%%
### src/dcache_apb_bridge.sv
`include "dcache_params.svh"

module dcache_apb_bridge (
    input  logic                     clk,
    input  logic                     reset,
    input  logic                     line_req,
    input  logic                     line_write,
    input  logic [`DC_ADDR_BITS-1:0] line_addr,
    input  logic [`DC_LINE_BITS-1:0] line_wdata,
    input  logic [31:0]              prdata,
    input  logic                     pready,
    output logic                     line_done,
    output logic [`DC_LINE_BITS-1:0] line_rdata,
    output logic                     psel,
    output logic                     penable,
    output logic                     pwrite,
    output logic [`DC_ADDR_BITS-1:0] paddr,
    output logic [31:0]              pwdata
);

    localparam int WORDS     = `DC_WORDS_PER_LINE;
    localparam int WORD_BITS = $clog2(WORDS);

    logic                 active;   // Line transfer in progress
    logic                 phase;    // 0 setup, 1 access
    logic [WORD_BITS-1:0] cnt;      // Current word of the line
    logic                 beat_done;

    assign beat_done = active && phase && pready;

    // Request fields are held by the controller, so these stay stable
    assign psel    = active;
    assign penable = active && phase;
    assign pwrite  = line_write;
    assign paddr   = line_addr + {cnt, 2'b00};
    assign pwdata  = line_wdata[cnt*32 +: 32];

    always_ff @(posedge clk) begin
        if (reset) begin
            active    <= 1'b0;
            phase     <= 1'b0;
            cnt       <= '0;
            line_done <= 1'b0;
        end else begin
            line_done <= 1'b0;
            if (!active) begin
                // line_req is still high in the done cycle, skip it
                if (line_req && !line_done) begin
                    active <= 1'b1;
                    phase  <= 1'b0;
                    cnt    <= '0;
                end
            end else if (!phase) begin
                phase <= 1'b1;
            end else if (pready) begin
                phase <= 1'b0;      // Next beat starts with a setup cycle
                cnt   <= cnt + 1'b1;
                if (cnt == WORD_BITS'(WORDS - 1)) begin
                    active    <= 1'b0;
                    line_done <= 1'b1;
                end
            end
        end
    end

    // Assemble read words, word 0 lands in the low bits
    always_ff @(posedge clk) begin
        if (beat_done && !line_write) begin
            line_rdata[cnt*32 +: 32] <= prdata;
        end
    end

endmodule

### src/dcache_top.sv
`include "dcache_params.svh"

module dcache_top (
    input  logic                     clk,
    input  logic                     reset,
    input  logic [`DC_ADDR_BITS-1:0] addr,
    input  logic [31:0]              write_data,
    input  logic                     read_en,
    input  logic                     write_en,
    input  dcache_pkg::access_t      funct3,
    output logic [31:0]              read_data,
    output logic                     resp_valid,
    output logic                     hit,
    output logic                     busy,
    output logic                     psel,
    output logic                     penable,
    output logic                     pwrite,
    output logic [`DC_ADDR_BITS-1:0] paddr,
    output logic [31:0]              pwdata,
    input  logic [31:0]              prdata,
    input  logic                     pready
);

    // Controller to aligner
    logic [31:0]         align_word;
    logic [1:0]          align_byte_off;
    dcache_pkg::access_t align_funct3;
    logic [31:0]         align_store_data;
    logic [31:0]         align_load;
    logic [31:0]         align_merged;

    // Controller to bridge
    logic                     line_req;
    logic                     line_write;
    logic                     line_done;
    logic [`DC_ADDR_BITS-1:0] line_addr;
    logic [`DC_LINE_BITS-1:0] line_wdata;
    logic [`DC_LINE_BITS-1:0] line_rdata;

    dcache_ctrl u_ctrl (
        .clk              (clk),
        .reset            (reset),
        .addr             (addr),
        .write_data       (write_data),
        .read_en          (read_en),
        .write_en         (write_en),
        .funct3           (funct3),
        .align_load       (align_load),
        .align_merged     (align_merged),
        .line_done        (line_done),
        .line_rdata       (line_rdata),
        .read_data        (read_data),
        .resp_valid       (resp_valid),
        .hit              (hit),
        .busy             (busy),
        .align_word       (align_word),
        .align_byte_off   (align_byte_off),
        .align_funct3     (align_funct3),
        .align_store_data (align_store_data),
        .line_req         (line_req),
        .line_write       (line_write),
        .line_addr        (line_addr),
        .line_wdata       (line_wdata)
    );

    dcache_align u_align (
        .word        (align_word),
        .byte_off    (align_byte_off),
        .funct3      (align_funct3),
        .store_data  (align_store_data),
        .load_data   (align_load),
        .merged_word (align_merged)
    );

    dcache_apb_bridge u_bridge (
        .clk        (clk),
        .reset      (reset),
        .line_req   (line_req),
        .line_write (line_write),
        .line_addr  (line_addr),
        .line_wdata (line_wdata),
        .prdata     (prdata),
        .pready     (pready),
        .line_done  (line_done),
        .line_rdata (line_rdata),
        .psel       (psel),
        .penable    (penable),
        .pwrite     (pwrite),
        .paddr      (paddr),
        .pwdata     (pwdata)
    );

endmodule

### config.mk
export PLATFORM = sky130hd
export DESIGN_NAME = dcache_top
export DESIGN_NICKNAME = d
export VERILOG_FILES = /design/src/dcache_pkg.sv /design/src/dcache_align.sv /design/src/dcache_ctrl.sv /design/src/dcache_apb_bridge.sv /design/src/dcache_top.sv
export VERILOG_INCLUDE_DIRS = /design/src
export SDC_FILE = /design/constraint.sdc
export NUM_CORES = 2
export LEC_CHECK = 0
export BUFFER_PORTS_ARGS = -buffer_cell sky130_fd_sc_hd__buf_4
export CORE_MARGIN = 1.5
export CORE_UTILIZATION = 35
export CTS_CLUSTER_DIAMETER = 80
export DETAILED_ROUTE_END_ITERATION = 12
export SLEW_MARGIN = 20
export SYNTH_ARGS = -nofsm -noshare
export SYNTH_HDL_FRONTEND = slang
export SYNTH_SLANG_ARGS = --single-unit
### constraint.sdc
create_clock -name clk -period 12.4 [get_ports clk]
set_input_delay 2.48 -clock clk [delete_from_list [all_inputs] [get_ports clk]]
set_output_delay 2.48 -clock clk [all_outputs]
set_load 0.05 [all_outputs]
%%
▸ Task prompt
Identify the lines above with the word "paddr". Copy them.

▸ Written answer
    output logic [`DC_ADDR_BITS-1:0] paddr,
    assign paddr   = line_addr + {cnt, 2'b00};
    output logic [`DC_ADDR_BITS-1:0] paddr,
        .paddr      (paddr),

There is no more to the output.